- Born: Christoper A. Toler 1983 (age 42–43)
- Origin: Los Angeles, California, U.S.
- Genres: Krumping, Hip-hop, Hip hop music
- Occupations: Dancer, choreographer, musician
- Years active: 2001–present

= Lil' C =

Christopher "Lil' C" Toler (born January 19, 1983) is an American dancer, choreographer, and musician best known for his choreography and judging on the TV show So You Think You Can Dance, and for his appearance in the 2005 krumping documentary Rize. Since appearing in the film, he has danced for several musical artists including Missy Elliott, Fall Out Boy, and Madonna, and was cast as a featured dancer in the 2007 art exhibit Slow Dancing.

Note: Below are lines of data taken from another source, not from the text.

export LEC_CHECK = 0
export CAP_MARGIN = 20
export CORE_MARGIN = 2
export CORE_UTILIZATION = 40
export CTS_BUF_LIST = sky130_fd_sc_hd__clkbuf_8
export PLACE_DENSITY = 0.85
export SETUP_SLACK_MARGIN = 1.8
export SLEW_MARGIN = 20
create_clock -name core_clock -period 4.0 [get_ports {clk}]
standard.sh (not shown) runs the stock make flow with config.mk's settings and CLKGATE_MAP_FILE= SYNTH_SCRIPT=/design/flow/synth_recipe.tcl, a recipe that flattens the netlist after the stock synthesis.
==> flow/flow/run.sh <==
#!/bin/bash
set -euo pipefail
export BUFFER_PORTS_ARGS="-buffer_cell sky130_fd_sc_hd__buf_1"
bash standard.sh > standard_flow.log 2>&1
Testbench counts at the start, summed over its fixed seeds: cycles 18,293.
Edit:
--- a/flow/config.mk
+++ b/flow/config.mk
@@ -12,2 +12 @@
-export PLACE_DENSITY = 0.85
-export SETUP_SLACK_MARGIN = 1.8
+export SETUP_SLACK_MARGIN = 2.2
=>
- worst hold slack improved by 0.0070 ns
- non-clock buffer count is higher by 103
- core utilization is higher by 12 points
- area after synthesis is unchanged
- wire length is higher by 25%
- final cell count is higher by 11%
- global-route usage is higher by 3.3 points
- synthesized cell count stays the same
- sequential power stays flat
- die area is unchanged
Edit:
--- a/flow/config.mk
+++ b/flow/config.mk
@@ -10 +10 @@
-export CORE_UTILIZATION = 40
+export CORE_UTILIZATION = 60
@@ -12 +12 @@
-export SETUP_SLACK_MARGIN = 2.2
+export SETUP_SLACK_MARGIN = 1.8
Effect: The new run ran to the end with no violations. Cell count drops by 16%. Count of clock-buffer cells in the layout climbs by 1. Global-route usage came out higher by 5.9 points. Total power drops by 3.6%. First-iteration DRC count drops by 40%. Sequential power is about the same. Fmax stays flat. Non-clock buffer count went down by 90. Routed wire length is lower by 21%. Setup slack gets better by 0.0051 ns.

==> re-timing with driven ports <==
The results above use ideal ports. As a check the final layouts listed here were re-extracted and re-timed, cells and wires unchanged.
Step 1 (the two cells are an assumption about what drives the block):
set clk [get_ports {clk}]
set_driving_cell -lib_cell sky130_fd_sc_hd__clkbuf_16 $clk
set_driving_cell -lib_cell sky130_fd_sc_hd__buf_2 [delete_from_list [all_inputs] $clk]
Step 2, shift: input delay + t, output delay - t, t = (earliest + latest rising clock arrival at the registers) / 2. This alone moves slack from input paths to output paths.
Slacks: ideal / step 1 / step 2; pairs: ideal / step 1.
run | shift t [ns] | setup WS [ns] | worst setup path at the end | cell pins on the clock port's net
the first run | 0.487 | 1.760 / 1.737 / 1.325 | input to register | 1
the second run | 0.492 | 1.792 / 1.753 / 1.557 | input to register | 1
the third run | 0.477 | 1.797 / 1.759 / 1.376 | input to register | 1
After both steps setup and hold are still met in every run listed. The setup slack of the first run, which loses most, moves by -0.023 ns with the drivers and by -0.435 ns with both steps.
What follows belongs to an exercise in optimizing a design on an open flow for small area and few clock cycles per item; a production flow would make more cautious choices. In this exercise RTL edits were held to simulation tests only and were not proved equivalent to the original. Power figures rest on the tool's default switching activity, not on a simulated workload.

==> v8 <==
Design accore_df, start of the top module:
module accore_df (
    input  wire        clk,
    input  wire        rst,           
    input  wire        cmd_valid,
    input  wire [31:0] cmd_data,
    output wire        cmd_ready,
    input  wire [2:0]  reg_addr,
    output reg  [31:0] reg_rdata,
    output wire        tx_valid,
    output wire        tx_kind,       
    output wire [23:0] tx_dur,
    input  wire        tx_ready,
    output wire        fault_o
);
Settings: LEC_CHECK=0, CAP_MARGIN=20, CORE_MARGIN=2, CORE_UTILIZATION=50, CTS_BUF_LIST=sky130_fd_sc_hd__clkbuf_8, CTS_CLUSTER_DIAMETER=50, CTS_CLUSTER_SIZE=20, GPL_ROUTABILITY_DRIVEN=1, PLACE_DENSITY=0.65, SLEW_MARGIN=20; clock period 16.0 ns.
run.sh (not shown) runs the stock make flow with config.mk's settings and CLKGATE_MAP_FILE= SYNTH_SCRIPT=/design/flow/synth_recipe.tcl, a recipe that flattens the netlist after the stock synthesis.
==> inputs of v37, as changes to v8 <==
--- a/flow/design.v
+++ b/flow/design.v
@@ -147,15 +147,15 @@
     reg          act;           
     reg          pend;
     reg          pmark;
     reg  [7:0]   cnt;           
     reg  [4:0]   q_pb;
     reg  [2:0]   q_head;        
     reg  [2:0]   qlen;          
-    wire [215:0] w;             
+    reg  [215:0] w;             
     reg          wv_a;
     reg          wv_b;
     reg  [31:0]  evcnt;
     reg  [3:0]   fcode;
     reg          fpos_ev;       
     reg  [31:0]  res;
     reg  [1:0]   o_f;
@@ -171,16 +171,14 @@
     reg  [4:0]   jb_ring;
     reg          jb_col;
     reg  [2:0]   p_slot;        
     reg          p_run;
     reg          ck_gen;        
     reg  [4:0]   ck_c;          
     reg          ck_mis;
-    reg          ck_v;          
-    reg          ck_m;
     reg          emit_frame;
     reg  [8:0]   emit_pos;
     wire        in_setr  = (eng == E_SETR);
     assign cmd_ready = (eng == E_IDLE) || in_setr;
     wire        accept   = cmd_valid && cmd_ready;
     wire [31:0] word     = in_setr ? {OP_SETR, o_f, o_idx, 1'b0, o_ill, o_len, 8'd0} : cmd_data;
     wire        exec_en  = accept && !(!in_setr && cmd_data[31:26] == OP_SETR);
@@ -194,28 +192,26 @@
     wire [2:0] mark_code, space_code;
     accore_classifier u_cls (
         .dur        (dur),
         .mark_code  (mark_code),
         .space_code (space_code)
     );
     wire [7:0] emit_bit = emit_pos[8:1] - 8'd1;
-    reg        p_b;
-    reg  [4:0] p_n;
+    wire [4:0] getb_addr = (fsel == 2'd2 ? 5'd8 : 5'd0) + (idx[4:0] - 5'd1);
+    wire [4:0] eng_addr  = (o_f == 2'd2 ? 5'd8 : 5'd0) + o_idx[7:3];
+    wire [4:0] emit_addr = emit_frame ? (5'd8 + emit_bit[7:3]) : {2'b00, emit_bit[5:3]};
+    reg  [4:0] raddr;
     always @* begin
         case (eng)
-            E_EMIT:          begin p_b = emit_frame;    p_n = emit_bit[7:3]; end
-            E_GETR, E_SETRX: begin p_b = (o_f == 2'd2); p_n = o_idx[7:3];    end
-            default:         begin p_b = (fsel == 2'd2); p_n = idx[4:0] - 5'd1; end
+            E_EMIT:          raddr = emit_addr;
+            E_GETR, E_SETRX: raddr = eng_addr;
+            default:         raddr = getb_addr;
         endcase
     end
-    wire [63:0]  w_a = w[63:0];
-    wire [151:0] w_b = w[215:64];
-    wire [7:0] rbyte_a = w_a[8*p_n[2:0] +: 8];
-    wire [7:0] rbyte_b = (p_n <= 5'd18) ? w_b[8*p_n +: 8] : 8'd0;
-    wire [7:0] rbyte   = p_b ? rbyte_b : rbyte_a;
+    wire [7:0] rbyte = (raddr <= 5'd26) ? w[8*raddr +: 8] : 8'd0;
     wire [7:0] b_mode  = w[8*WB_MODE  +: 8];
     wire [7:0] b_temp  = w[8*WB_TEMP  +: 8];
     wire [7:0] b_flags = w[8*WB_FLAGS +: 8];
     wire [7:0] b_fan   = w[8*WB_FAN   +: 8];
     wire [7:0] b_ck    = w[8*WB_CK    +: 8];
     reg          illegal;
     reg          is_event;
@@ -230,16 +226,15 @@
     reg          do_capstart;
     reg          do_push, push_pb;
     reg          do_pop;
     reg          do_app;
     reg          st_emit, st_ck, st_getr, st_setr;
     reg          w_newf;
     reg          w_bwe;         
-    reg          w_fld;         
-    reg  [4:0]   w_fn;
+    reg  [4:0]   w_waddr;
     reg  [7:0]   w_wbus;
     reg          w_temp;        
     reg          sel_a;
     reg          sel_ok;
     reg  [8:0]   flen;
     reg  [8:0]   rng_end;
     reg  [1:0]   sym;
@@ -269,16 +264,15 @@
         do_app      = 1'b0;
         st_emit     = 1'b0;
         st_ck       = 1'b0;
         st_getr     = 1'b0;
         st_setr     = 1'b0;
         w_newf      = 1'b0;
         w_bwe       = 1'b0;
-        w_fld       = 1'b0;
-        w_fn        = 5'd0;
+        w_waddr     = getb_addr;
         w_wbus      = val;
         w_temp      = 1'b0;
         sel_a = 1'b0; sel_ok = 1'b0; flen = 9'd0;
         sym = 2'd0; sym_ok = 1'b0; close_full = 1'b0;
         t2c = 8'd0; t_limit = 1'b0; pat = 4'd0;
         case (op)
             OP_NOP, OP_CAPSTART, OP_TIMEOUT, OP_POPCMD, OP_CHKLEAD, OP_NEWF,
@@ -478,15 +472,15 @@
                         t2c = 8'd32; t_limit = 1'b1;
                     end else if (val >= 8'd60) begin
                         t2c = 8'd60; t_limit = 1'b1;
                     end else begin
                         t2c = val; t_limit = 1'b0;
                     end
                     w_bwe   = 1'b1;
-                    w_fld = 1'b1; w_fn = 5'd6;
+                    w_waddr = WB_TEMP;
                     w_wbus  = {1'b0, t2c[7:1]};
                     w_temp  = 1'b1;
                     n_res = {14'd0, t_limit, t2c[0], 8'd0, t2c};
                 end
             end
             OP_GETTEMP: begin
                 if (!wv_b) begin
@@ -498,15 +492,15 @@
                 if (rflag ? (val >= 8'd16) : (val >= 8'd5)) begin
                     fault = 1'b1; fault_code = F_ILLOP;
                 end else if (!wv_b) begin
                     fault = 1'b1; fault_code = F_UNINIT;
                 end else begin
                     pat = rflag ? val[3:0] : mode_pat(val[2:0]);
                     w_bwe   = 1'b1;
-                    w_fld = 1'b1; w_fn = 5'd5;
+                    w_waddr = WB_MODE;
                     w_wbus  = {pat, b_mode[3:0]};
                     if (!rflag) begin
                         if (val == 8'd1 || val == 8'd2) w_wbus[0] = 1'b1;
                         else if (val == 8'd3)           w_wbus[0] = 1'b0;
                     end
                     n_res = {28'd0, pat};
                 end
@@ -523,15 +517,15 @@
             OP_SETFAN, OP_SETSWING: begin
                 if (rflag ? (val >= 8'd16) : (val >= 8'd6)) begin
                     fault = 1'b1; fault_code = F_ILLOP;
                 end else if (!wv_b) begin
                     fault = 1'b1; fault_code = F_UNINIT;
                 end else begin
                     w_bwe   = 1'b1;
-                    w_fld = 1'b1; w_fn = 5'd8;
+                    w_waddr = WB_FAN;
                     if (op == OP_SETFAN) begin
                         pat = rflag ? val[3:0] : fan_pat(val[2:0]);
                         w_wbus = {pat, b_fan[3:0]};
                     end else begin
                         pat = rflag ? val[3:0] : swing_pat(val[2:0]);
                         w_wbus = {b_fan[7:4], pat};
                     end
@@ -549,19 +543,14 @@
                     fault = 1'b1; fault_code = F_UNINIT;
                 end else
                     n_res = {16'd0, swing_idx(b_fan[3:0]), 4'd0, b_fan[3:0]};
             end
             OP_CKGEN, OP_CKCHK: begin
                 if (!wv_b) begin
                     fault = 1'b1; fault_code = F_UNINIT;
-                end else if (op == OP_CKCHK && ck_v) begin
-                    if (!ck_m) begin
-                        fault = 1'b1; fault_code = F_CKSUM;
-                    end else
-                        n_res = {23'd0, 1'b1, b_ck};
                 end else
                     st_ck = 1'b1;
             end
             OP_GETCK: begin
                 if (!wv_b) begin
                     fault = 1'b1; fault_code = F_UNINIT;
                 end else
@@ -590,29 +579,22 @@
     wire [7:0] s_byte   = (rbyte & ~fmask) | (funnel & fmask);
     wire [5:0] len_dec  = (o_len > 6'd8) ? (o_len - 6'd8) : 6'd0;
     reg  [4:0] ck_pop;
     integer b;
     always @* begin
         ck_pop = 5'd0;
         for (b = 8; b < 26; b = b + 1)
-            ck_pop = ck_pop + {4'd0, w_top[b]};
+            ck_pop = ck_pop + {4'd0, w[8*b]};
     end
     wire [5:0] ck_t   = {1'b0, ck_c} + {1'b0, ck_pop};
     wire       ck_bit = ck_t[0];
     wire       ck_last = (ecnt == 3'd7);
     wire jb_conf   = jb_act && (jb_slot == p_slot);
     wire pop_sh    = (eng == E_POP) && (p_run || (ph == 3'd0 && !jb_conf));
     wire ck_rot    = (eng == E_CK);
-    reg  [26:0] w_top;
-    integer t;
-    always @* begin
-        for (t = 0; t < 27; t = t + 1)
-            w_top[t] = pop_sh ? qtap[t] : w[8*t];
-        if (!pop_sh && ck_gen) w_top[26] = ck_bit;
-    end
     wire [134:0] qt;                   
     wire jtap = jb_col ? col1[0] : col0[0];
     genvar gs, gk;
     generate
         for (gs = 0; gs < 5; gs = gs + 1) begin : g_slot
             for (gk = 0; gk < 27; gk = gk + 1) begin : g_ring
                 reg  [7:0] r;
@@ -666,42 +648,34 @@
             jb_ring <= act ? (5'd8 + cnt[7:3]) : {2'b00, cnt[5:3]};
             jb_col  <= colsel;
         end else if (jb_act) begin
             jb_cnt <= jb_cnt + 3'd1;
             if (jb_cnt == 3'd7) jb_act <= 1'b0;
         end
     end
-    wire       wr_x    = (eng == E_SETRX);
-    wire       wr_any  = (commit && (w_bwe || w_fld)) || wr_x;
-    wire       wr_b    = (commit && w_fld) || p_b;
-    wire [4:0] wr_n    = (commit && w_fld) ? w_fn : p_n;
-    wire [7:0] wr_bus  = wr_x ? s_byte : w_wbus;
-    wire       nf      = commit && w_newf;
-    wire [7:0] wd0     = nf ? 8'h00 : wr_bus;
-    wire [7:0] wd1     = nf ? 8'hFF : wr_bus;
-    wire       tf      = commit && w_temp;
-    wire       wr_wb   = nf || tf || (wr_any && wr_b);    
-    genvar gn, gj;
-    generate
-        for (gn = 0; gn < 27; gn = gn + 1) begin : g_wbyte
-            wire sh  = pop_sh || (ck_rot && gn >= 8);
-            wire sel = wr_any && ((gn < 8) ? (!wr_b && wr_n[2:0] == gn) : (wr_b && wr_n == gn - 8));
-            for (gj = 0; gj < 8; gj = gj + 1) begin : g_wbit
-                wire nb = (gj == 7) ? w_top[gn] : w[8*gn + gj + 1];
-                wire wd = TEMPLATE_W[8*gn + gj] ? wd1[gj] : wd0[gj];
-                wire tb = (gn == WB_FLAGS && gj < 2) && tf;
-                wire tv = (gj == 0) ? t2c[0] : t_limit;
-                reg  q;
-                always @(posedge clk)
-                    if (sh || nf || sel || tb)
-                        q <= sh ? nb : (tb ? tv : wd);
-                assign w[8*gn + gj] = q;
+    wire [4:0] w_waddr_eff = (eng == E_SETRX) ? eng_addr : w_waddr;
+    integer n;
+    always @(posedge clk) begin
+        for (n = 0; n < 27; n = n + 1) begin
+            if (pop_sh || (ck_rot && n >= 8)) begin
+                if (pop_sh)
+                    w[8*n +: 8] <= {qtap[n], w[8*n+1 +: 7]};
+                else if (n == WB_CK && ck_gen)
+                    w[8*n +: 8] <= {ck_bit, w[8*n+1 +: 7]};
+                else
+                    w[8*n +: 8] <= {w[8*n], w[8*n+1 +: 7]};
+            end else if (commit && w_newf) begin
+                w[8*n +: 8] <= TEMPLATE_W[8*n +: 8];
+            end else if ((commit && w_bwe || eng == E_SETRX) && w_waddr_eff == n) begin
+                w[8*n +: 8] <= (eng == E_SETRX) ? s_byte : w_wbus;
+            end else if (n == WB_FLAGS && commit && w_temp) begin
+                w[8*n +: 2] <= {t_limit, t2c[0]};
             end
         end
-    endgenerate
+    end
     always @(posedge clk) begin
         if (rst) begin
             eng     <= E_IDLE;
             ph      <= 3'd0;
             sync    <= S_AWAIT_HEADER;
             act     <= 1'b0;
             pend    <= 1'b0;
@@ -730,43 +704,36 @@
                     end else
                         emit_pos <= emit_pos + 9'd1;
                 end
             end
             E_POP: begin
                 if (pop_sh) begin
                     p_run <= 1'b1;
-                    ck_c  <= ck_t[5:1];
-                    if (ck_bit != qtap[26]) ck_mis <= 1'b1;
                     if (ph == 3'd7) begin
                         p_run <= 1'b0;
                         eng   <= E_IDLE;
-                        ck_v  <= 1'b1;
-                        ck_m  <= !(ck_mis || ck_bit != qtap[26]);
                     end
                 end
             end
             E_CK: begin
                 ecnt <= ecnt + 3'd1;
                 ck_c <= ck_t[5:1];
                 if (!ck_gen && ck_bit != w[8*WB_CK]) ck_mis <= 1'b1;
                 if (ck_last) begin
                     eng <= E_IDLE;
-                    ck_v <= 1'b1;
-                    ck_m <= ck_gen || !(ck_mis || ck_bit != w[8*WB_CK]);
                     if (!ck_gen && (ck_mis || ck_bit != w[8*WB_CK])) begin
                         if (fcode == 4'd0) begin
                             fcode   <= F_CKSUM;
                             fpos_ev <= 1'b0;
                         end
                     end else
                         res <= {23'd0, 1'b1, (ck_gen ? ck_bit : w[8*WB_CK]), b_ck[7:1]};
                 end
             end
             E_GETR, E_SETRX: begin
-                if (eng == E_SETRX && p_b) ck_v <= 1'b0;
                 ecnt  <= ecnt + 3'd1;
                 o_idx <= o_idx + 8'd8;
                 if (eng == E_SETRX || !st_first) o_len <= len_dec;
                 xs    <= (eng == E_GETR) ? rbyte : res[7:0];
                 if (eng == E_SETRX || !st_first)
                     res <= {((eng == E_GETR) ? g_chunk : 8'd0), res[31:8]};
                 if (ecnt == 3'd4) eng <= E_IDLE;
@@ -792,31 +759,27 @@
                         sync   <= n_sync;
                         act    <= n_act;
                         pend   <= n_pend;
                         pmark  <= n_pmark;
                         cnt    <= n_cnt;
                         wv_a   <= n_wv_a;
                         wv_b   <= n_wv_b;
-                        if (wr_wb) ck_v <= 1'b0;
                         if (!(st_ck || st_getr || st_setr)) res <= n_res;
                         if (do_capstart) begin
                             evcnt   <= 32'd0;
                             fcode   <= 4'd0;
                             fpos_ev <= 1'b0;
                             q_head  <= 3'd0;
                             qlen    <= 3'd0;
                         end
                         if (do_push) begin
                             q_pb[q_tail] <= push_pb;
                             qlen <= qlen + 3'd1;
                         end
                         if (do_pop) begin
-                            ck_gen <= 1'b0;
-                            ck_c   <= 5'd0;
-                            ck_mis <= 1'b0;
                             p_slot <= q_head;
                             q_head <= q_next;
                             qlen   <= qlen - 3'd1;
                             eng    <= E_POP;
                         end
                         if (st_emit) begin
                             eng        <= E_EMIT;
- CAP_MARGIN: 20 -> 0
- CORE_UTILIZATION: 50 -> 65
- PLACE_DENSITY: 0.65 -> 0.8
- SLEW_MARGIN: 20 -> 0
==> comparison table <==
| metric | v8 | v37 |
|---|---|---|
| Wire length on met1 | 73.8 mm | 64.7 mm |
| Relative area change from synthesis to final layout | 8.75% | 6.99% |
| Synth Area in Compound Gates | 16.1% | 17.1% |
| Total global-route track usage | 30.7% | 38.8% |
| Non-filler instance count after layout | 6532 | 6004 |
| HPWL reported at the end of detailed placement | 126 mm | 118 mm |
| Run status | complete, no violations | complete, no violations |
| Sequential element share of the synthesized area | 60.3% | 61.0% |
| Post-synthesis instance total | 5029 | 4905 |
| Relative slew slack | 20.2% | 6.55% |
| Standard cell core area | 107000 um2 | 80500 um2 |
| Fill cell total of the finished layout | 9367 | 5495 |
| Comb pwr share | 5.5% | 6.2% |
| Core Util, Final | 54.7% | 70.2% |
| Length of routed met3 wiring | 12.1 mm | 17.6 mm |
| Worst-path cell with the longest stage delay | sky130_fd_sc_hd__nand2_4 | sky130_fd_sc_hd__nor2_1 |
| Worst Setup Slack post-DPL | 3.97 ns | 3.07 ns |
| Number of global-route vias before repair | 37100 | 37700 |
| Non-clock buffer contribution to total cell area | 2.98% | 2.64% |
| Synth Area in XOR/XNOR | 1.09% | 1.29% |
| Clk cell area share | 4.11% | 3.70% |
| Number of antenna violations at the first check in global routing | 6 | 7 |
| FF-to-FF path depth | 30 | 26 |
| Global-route wire length before repair | 252 mm | 242 mm |
Testbench counts of v8, summed over its fixed seeds: cycles 53,832, commands 31,224.
Testbench counts of v37, summed over its fixed seeds: cycles 54,376, commands 31,224.

==> static timing again, ports no longer ideal <==
How much do the figures lean on ideal ports? The routed layouts below were timed once more, with nothing changed but the port constraints.
Step 1 sets driving cells, clkbuf_16 on the clock port and buf_2 on the other inputs (assumed; they add their load-dependent delay and slew).
Step 2, shift: input delay + t, output delay - t, t = (earliest + latest rising clock arrival at the registers) / 2. This alone moves slack from input paths to output paths.
Three values: ideal ports, drivers, drivers and shift; two values: the first two.
run | t, ns | setup slack, ns | worst setup path after step 2 | worst register clock-pin slew, ns | worst data-port slew with drivers (ns)
v8 | 0.901 | 3.869 / 3.842 / 3.842 | input to output | 0.12 / 0.12 | 0.07
v37 | 0.851 | 2.819 / 2.797 / 2.797 | input to output | 0.12 / 0.12 | 0.07
After both steps every run listed still meets setup and hold. The setup slack of v8, which loses most, moves by -0.027 ns with the drivers and by -0.027 ns with both steps.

He continues to serve as a guest judge on So You Think You Can Dance. Additionally, Lil' C has expanded his artistic career into music under the name LongLiveCzar, releasing original music and collaborating with prominent artists like Chris Brown, Anderson .Paak, and Kehlani.

== Dance and choreography career ==
Lil' C has appeared in music videos for artists such as Jennifer Lopez, Ciara, Missy Elliott, Christina Milian, Sean Paul, Fall Out Boy, Gwen Stefani, Seven, and Madonna. He has also choreographed for television programs and movies including Be Cool, Bones, the 2007 Teen Choice Awards, the 2007 NAACP Image Awards, and Bring It On Again. Other television credits include The 50th Annual Grammy Awards, VH1 Big in 06 Awards, and the 2005 American Music Awards. He also appeared in the films Stomp the Yard (2007), Center Stage: Turn It Up (2008), and You Got Served: Beat the World (2011).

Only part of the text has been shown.